Thursday, September 4, 2008

Sen. Cornyn: Tax Workers On Health Insurance Received From Employers

U.S. Senator John Cornyn, who is running for reelection this year, endorses Republican Presidential Nominee John McCain's proposal to shift employer provided health insurance from being an untaxed employee benefit to an insurance policy that Americans must purchase in the private marketplace for themselves and their families. "There's no reason today to have health insurance policies tied to employers," Cornyn told reporters on Monday.

McCain's plan, that Cornyn supports, would tax workers on the value of any health insurance they continue to receive from their employers. Under McCain's plan employees would have to report as income any insurance premiums paid by their employers. In contrast, Democratic presidential contender Barack Obama says he wants to expand Medicaid, the government health care program for the poor, and require employers to either provide health insurance to their workers or contribute to a newly created public insurance program.

Dallas Morning News
McCain's health insurance plan: More radical than Democrats'

North Texas employers are not saying they would drop employee coverage altogether if Mr. McCain's plan were enacted. But some do say the plan, which Mr. McCain detailed in July, would encourage young and healthy workers to forgo company coverage, purchasing insurance on their own rather than paying income taxes on the benefit. That would leave employers with only the costly sick workers to insure. And that, they said, could eventually lead to the death of company-provided health plans.
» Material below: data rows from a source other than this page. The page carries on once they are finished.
[src/core/shr_pkg.sv]
// package for the shutter output routing block: widths and selector codes
// assumes every user of it is clocked by the timing generator pixel clock
package shr_pkg;

    // ------------------------------------------------------------
    // widths
    // ------------------------------------------------------------
    localparam int unsigned SHR_GEN_NUM   = 4;
    localparam int unsigned SHR_FIELD_W   = 12;
    localparam int unsigned SHR_SEL_W     = 3;

    // ------------------------------------------------------------
    // pin selector codes
    // ------------------------------------------------------------
    typedef enum logic [SHR_SEL_W-1:0] {
        SHR_SEL_GEN0    = 3'h0,
        SHR_SEL_GEN1    = 3'h1,
        SHR_SEL_GEN2    = 3'h2,
        SHR_SEL_GEN3    = 3'h3,
        SHR_SEL_XOR_A   = 3'h4,
        SHR_SEL_XOR_B   = 3'h5,
        SHR_SEL_INVALID = 3'h6,
        SHR_SEL_PAIRED  = 3'h7
    } shr_sel_t;

    // ------------------------------------------------------------
    // reset values
    // ------------------------------------------------------------
    localparam logic [SHR_FIELD_W-1:0] SHR_FIELD_RST = 12'h000;
    localparam logic [SHR_FIELD_W-1:0] SHR_FIELD_ONE = 12'h001;
    localparam logic                   SHR_PIN_RST   = 1'h0;

endpackage : shr_pkg

[src/core/shr_shutter_gen.sv]
// one internal shutter generator: field-placed on/off, manual override,
// programmable active polarity
// assumes field_start and exposure_trigger are one-cycle pulses on clock
`timescale 1ns/1ps
module shr_shutter_gen
    import shr_pkg::*;
(
    // clock and reset
    input  wire logic                   clock,
    input  wire logic                   sys_rst,
    // framing
    input  wire logic                   field_start,
    input  wire logic                   exposure_trigger,
    // settings
    input  wire logic [SHR_FIELD_W-1:0] on_field_count,
    input  wire logic [SHR_FIELD_W-1:0] off_field_count,
    input  wire logic                   active_polarity,
    input  wire logic                   manual_enable,
    input  wire logic                   manual_on,
    // result
    output logic                        shutter_level,
    output logic                        shutter_is_on
);

    logic                   armed_q;
    logic [SHR_FIELD_W-1:0] field_cnt_q;
    logic                   on_q;

    // ------------------------------------------------------------
    // exposure field tracking
    // ------------------------------------------------------------
    always_ff @(posedge clock)
    begin
        if (sys_rst)
        begin
            armed_q     <= 1'b0;
            field_cnt_q <= SHR_FIELD_RST;
        end
        else if (exposure_trigger)
        begin
            // field 0 is the first field after the trigger
            armed_q     <= 1'b1;
            field_cnt_q <= SHR_FIELD_RST;
        end
        else if (field_start && armed_q)
        begin
            field_cnt_q <= field_cnt_q + SHR_FIELD_ONE;
            if (field_cnt_q == off_field_count)
                armed_q <= 1'b0;
        end
    end

    // ------------------------------------------------------------
    // on/off state
    // ------------------------------------------------------------
    always_ff @(posedge clock)
    begin
        if (sys_rst)
            on_q <= 1'b0;
        else if (manual_enable)
            on_q <= manual_on;
        else if (field_start && armed_q && !exposure_trigger)
        begin
            // off wins when both counts name the same field
            if (field_cnt_q == off_field_count)
                on_q <= 1'b0;
            else if (field_cnt_q == on_field_count)
                on_q <= 1'b1;
        end
    end

    assign shutter_is_on = on_q;
    assign shutter_level = active_polarity ? on_q : ~on_q;

endmodule : shr_shutter_gen

[src/core/shr_top.sv]
// shutter output routing: four shutter generators, three xor sources and
// three registered pin selectors for substrate bias, mech shutter, flash
// assumes all inputs come from timing generator logic on the same clock
`timescale 1ns/1ps
module shr_top
    import shr_pkg::*;
(
    // clock and reset
    input  wire logic                   clock,
    input  wire logic                   sys_rst,
    // framing from the timing generator
    input  wire logic                   vertical_field_sync,
    input  wire logic                   exposure_trigger,
    // per-generator settings, index n is shutter_gen_n
    input  wire logic [SHR_FIELD_W-1:0] on_field_count  [SHR_GEN_NUM],
    input  wire logic [SHR_FIELD_W-1:0] off_field_count [SHR_GEN_NUM],
    input  wire logic [SHR_GEN_NUM-1:0] active_polarity,
    input  wire logic [SHR_GEN_NUM-1:0] manual_enable,
    input  wire logic [SHR_GEN_NUM-1:0] manual_on,
    // substrate bias signals
    input  wire logic                   bias_signal_a,
    input  wire logic                   bias_signal_b,
    // routing settings
    input  wire logic [SHR_SEL_W-1:0]   substrate_bias_pin_select,
    input  wire logic [SHR_SEL_W-1:0]   mech_shutter_pin_select,
    input  wire logic [SHR_SEL_W-1:0]   flash_pin_select,
    input  wire logic                   bias_xor_a_select,
    input  wire logic                   bias_xor_b_select,
    input  wire logic                   paired_shutter_xor_select,
    // pins
    output logic                        substrate_bias_out,
    output logic                        mech_shutter_out,
    output logic                        flash_out,
    // state
    output logic [SHR_GEN_NUM-1:0]      shutter_on_state
);

    // framing
    logic                   vd_prev_q;
    logic                   field_start;
    // generator levels and the sources built from them
    logic [SHR_GEN_NUM-1:0] shut;
    logic                   xor_a;
    logic                   xor_b;
    logic                   xor_paired;
    // pin stage
    logic                   bias_pin_d;
    logic                   bias_pin_q;
    logic                   mech_pin_d;
    logic                   mech_pin_q;
    logic                   flash_pin_d;
    logic                   flash_pin_q;

    // ------------------------------------------------------------
    // field framing
    // ------------------------------------------------------------
    // a field begins on the falling edge of the vertical sync
    // the sync is a level from logic on this clock: no synchroniser
    // reset low so a sync held low through reset gives no false field
    always_ff @(posedge clock)
    begin
        if (sys_rst)
            vd_prev_q <= 1'b0;
        else
            vd_prev_q <= vertical_field_sync;
    end

    assign field_start = vd_prev_q & ~vertical_field_sync;

    // ------------------------------------------------------------
    // shutter generators
    // ------------------------------------------------------------
    // index n of every setting bus belongs to shutter_gen_n
    // manual mode does not stop a generator's field counter
    for (genvar g = 0; g < SHR_GEN_NUM; g++)
    begin : g_gen
        shr_shutter_gen u_gen (
            .clock            (clock),
            .sys_rst          (sys_rst),
            .field_start      (field_start),
            .exposure_trigger (exposure_trigger),
            .on_field_count   (on_field_count[g]),
            .off_field_count  (off_field_count[g]),
            .active_polarity  (active_polarity[g]),
            .manual_enable    (manual_enable[g]),
            .manual_on        (manual_on[g]),
            .shutter_level    (shut[g]),
            .shutter_is_on    (shutter_on_state[g])
        );
    end

    // ------------------------------------------------------------
    // xor sources
    // ------------------------------------------------------------
    // all three mix generator levels, after polarity, not on-states
    // bias inputs come straight from outside logic on this clock
    always_comb
    begin
        if (bias_xor_a_select)
            xor_a = shut[0] ^ bias_signal_a;
        else
            xor_a = bias_signal_a;
    end

    always_comb
    begin
        if (bias_xor_b_select)
            xor_b = shut[0] ^ bias_signal_b;
        else
            xor_b = bias_signal_b;
    end

    always_comb
    begin
        if (paired_shutter_xor_select)
            xor_paired = shut[0] ^ shut[2];
        else
            xor_paired = shut[0] ^ shut[1];
    end

    // ------------------------------------------------------------
    // pin selectors
    // ------------------------------------------------------------
    // code 6 is never meant to be programmed; the pin simply holds its
    // last level so a stray write cannot glitch the shutter or flash
    // the three selectors share one encoding, so the cases match
    always_comb
    begin
        bias_pin_d = bias_pin_q;
        case (shr_sel_t'(substrate_bias_pin_select))
            SHR_SEL_GEN0:    bias_pin_d = shut[0];
            SHR_SEL_GEN1:    bias_pin_d = shut[1];
            SHR_SEL_GEN2:    bias_pin_d = shut[2];
            SHR_SEL_GEN3:    bias_pin_d = shut[3];
            SHR_SEL_XOR_A:   bias_pin_d = xor_a;
            SHR_SEL_XOR_B:   bias_pin_d = xor_b;
            SHR_SEL_INVALID: bias_pin_d = bias_pin_q;
            SHR_SEL_PAIRED:  bias_pin_d = xor_paired;
            default:         bias_pin_d = bias_pin_q;
        endcase
    end

    always_comb
    begin
        mech_pin_d = mech_pin_q;
        case (shr_sel_t'(mech_shutter_pin_select))
            SHR_SEL_GEN0:    mech_pin_d = shut[0];
            SHR_SEL_GEN1:    mech_pin_d = shut[1];
            SHR_SEL_GEN2:    mech_pin_d = shut[2];
            SHR_SEL_GEN3:    mech_pin_d = shut[3];
            SHR_SEL_XOR_A:   mech_pin_d = xor_a;
            SHR_SEL_XOR_B:   mech_pin_d = xor_b;
            SHR_SEL_INVALID: mech_pin_d = mech_pin_q;
            SHR_SEL_PAIRED:  mech_pin_d = xor_paired;
            default:         mech_pin_d = mech_pin_q;
        endcase
    end

    always_comb
    begin
        flash_pin_d = flash_pin_q;
        case (shr_sel_t'(flash_pin_select))
            SHR_SEL_GEN0:    flash_pin_d = shut[0];
            SHR_SEL_GEN1:    flash_pin_d = shut[1];
            SHR_SEL_GEN2:    flash_pin_d = shut[2];
            SHR_SEL_GEN3:    flash_pin_d = shut[3];
            SHR_SEL_XOR_A:   flash_pin_d = xor_a;
            SHR_SEL_XOR_B:   flash_pin_d = xor_b;
            SHR_SEL_INVALID: flash_pin_d = flash_pin_q;
            SHR_SEL_PAIRED:  flash_pin_d = xor_paired;
            default:         flash_pin_d = flash_pin_q;
        endcase
    end

    // registered so routed pins change cleanly, one clock after source
    // reset parks every pin low until the first routed level arrives
    always_ff @(posedge clock)
    begin
        if (sys_rst)
            bias_pin_q <= SHR_PIN_RST;
        else
            bias_pin_q <= bias_pin_d;
    end

    always_ff @(posedge clock)
    begin
        if (sys_rst)
            mech_pin_q <= SHR_PIN_RST;
        else
            mech_pin_q <= mech_pin_d;
    end

    always_ff @(posedge clock)
    begin
        if (sys_rst)
            flash_pin_q <= SHR_PIN_RST;
        else
            flash_pin_q <= flash_pin_d;
    end

    // ------------------------------------------------------------
    // pins
    // ------------------------------------------------------------
    // one flop per pin, nothing combinational reaches the pads
    assign substrate_bias_out = bias_pin_q;
    assign mech_shutter_out   = mech_pin_q;
    assign flash_out          = flash_pin_q;

endmodule : shr_top

[config.mk]
export PLATFORM = sky130hd
export DESIGN_NAME = shr_top
export DESIGN_NICKNAME = d
export VERILOG_FILES = /design/src/core/shr_pkg.sv /design/src/core/shr_shutter_gen.sv /design/src/core/shr_top.sv
export SDC_FILE = /design/constraint.sdc
export NUM_CORES = 1
export LEC_CHECK = 0
export ABC_AREA = 1
export BUFFER_PORTS_ARGS = -buffer_cell sky130_fd_sc_hd__buf_2
export CORE_MARGIN = 2
export CORE_UTILIZATION = 55
export DETAILED_ROUTE_END_ITERATION = 16
export PLACE_DENSITY = 0.83
export REMOVE_ABC_BUFFERS = 1
export SLEW_MARGIN = 25
export SYNTH_ARGS = -nofsm -noshare
export SYNTH_HDL_FRONTEND = slang
export SYNTH_SLANG_ARGS = --single-unit
export TNS_END_PERCENT = 5
[constraint.sdc]
create_clock -name clock -period 3.3 [get_ports clock]
set_input_delay 0.495 -clock clock [delete_from_list [all_inputs] [get_ports clock]]
set_output_delay 0.495 -clock clock [all_outputs]
set_load 0.01 [all_outputs]
==> flow_summary.json, run 1 <==
{
  "synthMuxAreaShare_pct": 0,
  "core-area_sq_mm": 0.00868,
  "drtIter0Drc": 184,
  "grtUsageTotal_pct": 25.7,
  "cts-root-buf": "clkbuf_8",
  "first_global_vias": 4847,
  "holdBufCountCts": 0,
  "final_cell_mix": "276 x nand2_1, 146 x inv_1, 132 x buf_2",
  "grt_pass1_wl_mm": 20.8,
  "outcome": "complete, no violations",
  "cts_tree": "built",
  "synth_compound_area_share_pct": 10.5,
  "setup_slack_ns": 1.76,
  "irDropWorstVdd_mv": 0.255,
  "max_slew.worst_pin.slew_ns": 0.627,
  "synth_edf_count": 0,
  "grt_max_degree": 30,
  "period_share_pct": 46.7,
  "antenna_found_initial": 0,
  "pre_cts_slack_ns": 1.44,
  "diodes": 0,
  "yosys.area_share.adder_pct": 1.03,
  "die_w_microns": 98.2,
  "critical_path.max_fanout": 5,
  "ys_seq_elements": 60,
  "max_freq_mhz": 649,
  "nets": 1092,
  "synth_top_family_by_area": "simple AND/OR/NAND/NOR gates",
  "cts_resized": 0,
  "total_power_mw": 1.71,
  "crit_path_end_kind": "flip-flop",
  "ant_nets": 0,
  "cts_made_buffers": 9,
  "slew_headroom_pct": 58.0,
  "final_common_cell": "nand2_1",
  "vias_per_cell": 4.79,
  "synth_cell_type_count": 35,
  "critPathRequiredTime_ns": 3.53,
  "clk_path_buf_depth": 2,
  "ios": 133,
  "ys_async_sr_fraction_pct": 0,
  "rsz0062_at_grt": "false",
  "syn_inst": 839,
  "synth_area_per_cell_sq_um": 5.82,
  "hpwl_mm": 9.69,
  "ys_seq_area_share_pct": 24.6,
  "first_pass_iters": 6,
  "cp.arrival_ns": 1.77,
  "num_vias": 5146,
  "clk_latency_ns": 0.34,
  "fp.dieArea_sq_mm": 0.00965,
  "period_minus_slack_ns": 1.54,
  "p_per_area_mw_per_mm2": 296,
  "maxSlewViolCount": 0,
  "cts.clk_slew.worst_paths_ns": 0.07,
  "skew_ns": 0.0103,
  "overflow": 0,
  "crit_type": "flip-flop to flip-flop",
  "final_layout_size_suffix_gt1_share_pct": 19.2,
  "row_count": 34,
  "io_buffers": 132,
  "synth-simple-area-share_pct": 39.8,
  "synthFlopType": "dfxtp_1",
  "globalplace.congestion": 0.871,
  "hold_path.class": "input port to flip-flop",
  "area_growth_syn_to_layout_pct": 18.4,
  "post-cts-setup-buffers": 0,
  "fin_tns_setup_ns": 0,
  "start_util_pct": 56.3,
  "drc_errors": 0,
  "die_h_microns": 98.2,
  "routedWlPerCell_microns": 11.2,
  "drv_cap": 0,
  "p_leak_nw": 3.01,
  "ctsHtreeMaxLevel": 3,
  "finalSetupViolations": 0,
  "yosysWarnings": 0,
  "syn_area_sq_mm": 0.00488,
  "synth_xor_area_share_pct": 10.0,
  "cts_num_sinks": 60,
  "totalWireLength_mm": 12.0,
  "critPathLaunchType": "flip-flop",
  "postLayoutCoreUtil_pct": 66.6,
  "hold_viol": 0
}
[metrics by stage]
stage	instance area [sq um]	hold slack, ns	std cells
floorplan	4770	0.483	818
global placement	5580	0.506	1059
detailed placement	5580	0.509	1059
CTS	5780	0.362	1075
global route	5780	0.368	1075
finish	5780	0.369	1075
[cell type report]
cell class	instances	area (sq um)
Multi-Input combinational cell	605	3000
Fill cell	872	2900
Sequential cell	60	1200
Timing Repair Buffer	133	668
Inverter	153	576
Clock buffer	12	155
Tap cell	108	135
Clock inverter	4	47.5
[layer usage]
metal	vias to the layer above	global-route usage (%)	part of all wire, %
met2	131	43.7	47
li1	2782	-	-
met4	0	7.48	1.0
met3	11	4.51	5.5
met1	2222	33.7	47
met5	-	0	0
[flip-flops by register name (all words and copies together) (netlist names)]
register / flops
g_gen.u_gen.field_cnt_q: 48
flash_out: 1
g_gen.u_gen.armed_q: 4
g_gen.u_gen.shutter_is_on: 4
mech_shutter_out: 1
vd_prev_q: 1
substrate_bias_out: 1
[synth_stat cells, drive strengths merged (2+ instances only)]
master  number  area, sq um
nor2       106          458
o21ai       39          199
ha           4         50.1
a21oi       54          270
xor2        55          482
clkinv       2         8.75
nand2      280         1060
o21a         5         37.5
clkbuf      10         37.5
buf         11         71.3
nand4        6         43.8
inv        151          567
dfxtp       60         1200
nor3        15         91.3
nand3       34          240
nor3b        2         25.0
[report_power, final]
group | internal (mW) | total (mW) | switching, mW
clock | 0.388 | 0.684 | 0.296
sequential | 0.736 | 0.748 | 0.0118
combinational | 0.126 | 0.282 | 0.157
total | 1.25 | 1.71 | 0.464
[critical path, cell delays in order, from the launching register on]
cell and delay [ns]:
dfxtp_1 0.43, ha_1 0.26, inv_1 0.08, nor3_2 0.21, nand2_1 0.10, nor2_2 0.16
nand3_1 0.09, nand2_1 0.08, a21oi_1 0.04
[cells by family (layout without fill, tap and decap cells)]
kind of cell	after synthesis	after routing
xor+xnor	56	56
fa+ha+maj	4	4
buf+inv	174	302
compound gates	99	99
flops	60	60
simple gates	446	446
[worst paths after layout]
kind,start,to,slack (ns),depth (start not counted)
max,g_gen[2].u_gen.field_cnt_q[1]$_SDFFE_PP0P_,g_gen[2].u_gen.field_cnt_q[6]$_SDFFE_PP0P_,1.76,8
min,sys_rst,vd_prev_q$_SDFF_PP0_,0.37,2
max reg2reg,g_gen[2].u_gen.field_cnt_q[1]$_SDFFE_PP0P_,g_gen[2].u_gen.field_cnt_q[6]$_SDFFE_PP0P_,1.76,8
min reg2reg,g_gen[3].u_gen.field_cnt_q[10]$_SDFFE_PP0P_,g_gen[3].u_gen.field_cnt_q[10]$_SDFFE_PP0P_,0.52,2
(Power assumes the default switching activity.)
==> run 2, diff against run 1 <==
- CORE_UTILIZATION: 55 -> 49
- PLACE_DENSITY: 0.83 -> 0.78
- clock period: 3.3 -> 1.3 ns (I/O delays scaled with it)
==> run 2 against run 1 <==
  * The flow now finishes with violations (setup timing)
  * Critical path depth is 1 lower
  * Combinational power grew to 2.8 times the previous value
  * Register-to-register slack worse by 1.8 ns
  * Global-route usage is 1.4 points lower
  * Fmax is 13% higher
  * Wire length is 11% higher
  * Clock skew is 0.0018 ns higher
  * Flip-flop and latch count stayed put
  * Critical path type unchanged
  * Critical endpoint is now g_gen[2].u_gen.field_cnt_q[8]$_SDFFE_PP0P_
  * Largest power group unchanged
==> flow_summary.json, run 2 (synthesized netlist as in run 1, its figures left out) <==
{
  "hpwl_mm": 10.4,
  "p_switching_mw": 1.22,
  "ios": 133,
  "crit_buf_inv": 1,
  "ctsHtreeMaxLevel": 3,
  "diodes": 0,
  "die_h_microns": 104,
  "holdPathStages": 2,
  "crit_path_end_kind": "flip-flop",
  "rsz0062_at_grt": "true",
  "cp.depth": 7,
  "top_register": "g_gen.u_gen.field_cnt_q",
  "grtUsageTotal_pct": 24.3,
  "crit_chain": "ha_4 > buf_6 > nand3_2 > nor3_2 > xor2_1 > nand2_1 > a21oi_2",
  "critPathRequiredTime_ns": 1.57,
  "slowest_delay_ns": 0.37,
  "worstRegToRegCells": 7,
  "finalSetupViolations": 3,
  "overflow": 0,
  "nets": 1159,
  "area_growth_syn_to_layout_pct": 33.1,
  "cts.clk_slew.worst_paths_ns": 0.07,
  "fp.dieArea_sq_mm": 0.0108,
  "start_util_pct": 50.2,
  "largest_reg_flops": 48,
  "antenna_found_initial": 0,
  "cts_made_buffers": 9,
  "postLayoutCoreUtil_pct": 66.8,
  "final_cell_mix": "273 x nand2_1, 141 x inv_1, 132 x buf_2",
  "grt_max_degree": 17,
  "critical_path.max_fanout": 3,
  "ant_nets": 0,
  "drv_cap": 0,
  "skew_ns": 0.0121,
  "pwr-share-comb_pct": 19.1,
  "reg2reg_from": "g_gen[2].u_gen.field_cnt_q[1]$_SDFFE_PP0P_",
  "crit_start": "g_gen[2].u_gen.field_cnt_q[1]$_SDFFE_PP0P_",
  "fin_tns_setup_ns": -0.0665,
  "critPathTopFamily": "flip-flops",
  "max_freq_mhz": 735,
  "cts-root-buf": "clkbuf_8",
  "drtIter0Drc": 248,
  "totalWireLength_mm": 13.4,
  "num_vias": 5488,
  "num-fill-cells": 926,
  "grt_pass1_wl_mm": 22.1,
  "cts_num_sinks": 60,
  "crit_slowest_cell": "dfxtp_4",
  "cp.arrival_ns": 1.63,
  "period_minus_slack_ns": 1.36,
  "clk_path_buf_depth": 2,
  "seq_area_sq_mm": 0.00126,
  "multiInputGateArea_sq_mm": 0.00315,
  "irDropWorstVdd_mv": 0.422,
  "maxSlewViolCount": 0,
  "core-area_sq_mm": 0.00973,
  "cts_tree": "built",
  "crit_type": "flip-flop to flip-flop",
  "vias_per_cell": 4.71,
  "hold_viol": 0,
  "p_leak_nw": 3.36,
  "layout.cells.non_filler": 1166,
  "period_share_pct": 105,
  "violations": "setup timing",
  "row_count": 36,
  "final_common_cell": "nand2_1",
  "first_pass_iters": 5,
  "p_seq_share_pct": 45.9,
  "sw_frac_of_total_pct": 29.7,
  "hold_path.class": "input port to flip-flop",
  "drc_errors": 0,
  "setup_slack_ns": -0.0612,
  "routedWlPerCell_microns": 11.4,
  "hold_start": "sys_rst",
  "slew_headroom_pct": 75.2,
  "first_global_vias": 5234,
  "internal_power_mw": 2.88,
  "dp_cells": 1149,
  "final_layout_size_suffix_gt1_share_pct": 31.3,
  "total_power_mw": 4.09,
  "max_slew.worst_pin.slew_ns": 0.371,
  "die_w_microns": 104,
  "p_per_area_mw_per_mm2": 630,
  "io_buffers": 132,
  "clkPwrFrac_pct": 35.0,
  "outcome": "complete, but fails checks",
  "critPathLaunchType": "flip-flop",
  "clk_latency_ns": 0.33,
  "globalplace.congestion": 0.866,
  "hold_ws_ns": 0.0507
}
==> run 2: metrics by stage <==
step	setup slack [ns]	area, sq um
6_report	-0.0612	6500
3_5_place_dp	-0.0945	6100
5_1_grt	-0.156	6500
4_1_cts	-0.0421	6300
3_3_place_gp	-0.0455	6100
2_1_floorplan	-0.756	4770
==> run 2: final cells by class <==
class                           count  share of cell area [%]
Inverter                          153                    8.85
Multi-Input combinational cell    605                    48.4
Tap cell                          133                    2.56
Sequential cell                    60                    19.4
Clock buffer                       10                    1.96
Timing Repair Buffer              200                    18.3
Clock inverter                      5                   0.462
Rick Noriega, the Democratic Candidate running for the U.S. Senate seat against Cornyn, supports guaranteed coverage through partnerships between the federal government, states, employers, and private health care providers.

Dallas Morning News Blog
Rick Noriega Assails John Cornyn's Embrace of McCain Health Care Plan

Rick Noriega's Senate campaign has harshly criticized freshman Republican Sen. John Cornyn for seconding John McCain's plan to wean Americans off employer-provided health insurance and push them to buy their own coverage. Noriega spokesman Martine Apodaca called McCain's plan "radical."

Apodaca predicted that treating the employer health [benifits] as wages, as McCain proposes, will price families out of health insurance because the Arizona senator's $5,000 tax credits won't make up for the new burden they absorb. "Cornyn thinks forcing Texas families to fend for themselves in the individual insurance market is better than the employer based health care system.

But people don't choose to be sick like they choose to buy a car or a pair of shoes," Apodaca said. "Under the Cornyn scheme, the majority of Texans would be paying higher taxes, paying more for less coverage and employers would lose incentives to offer health insurance to their employees"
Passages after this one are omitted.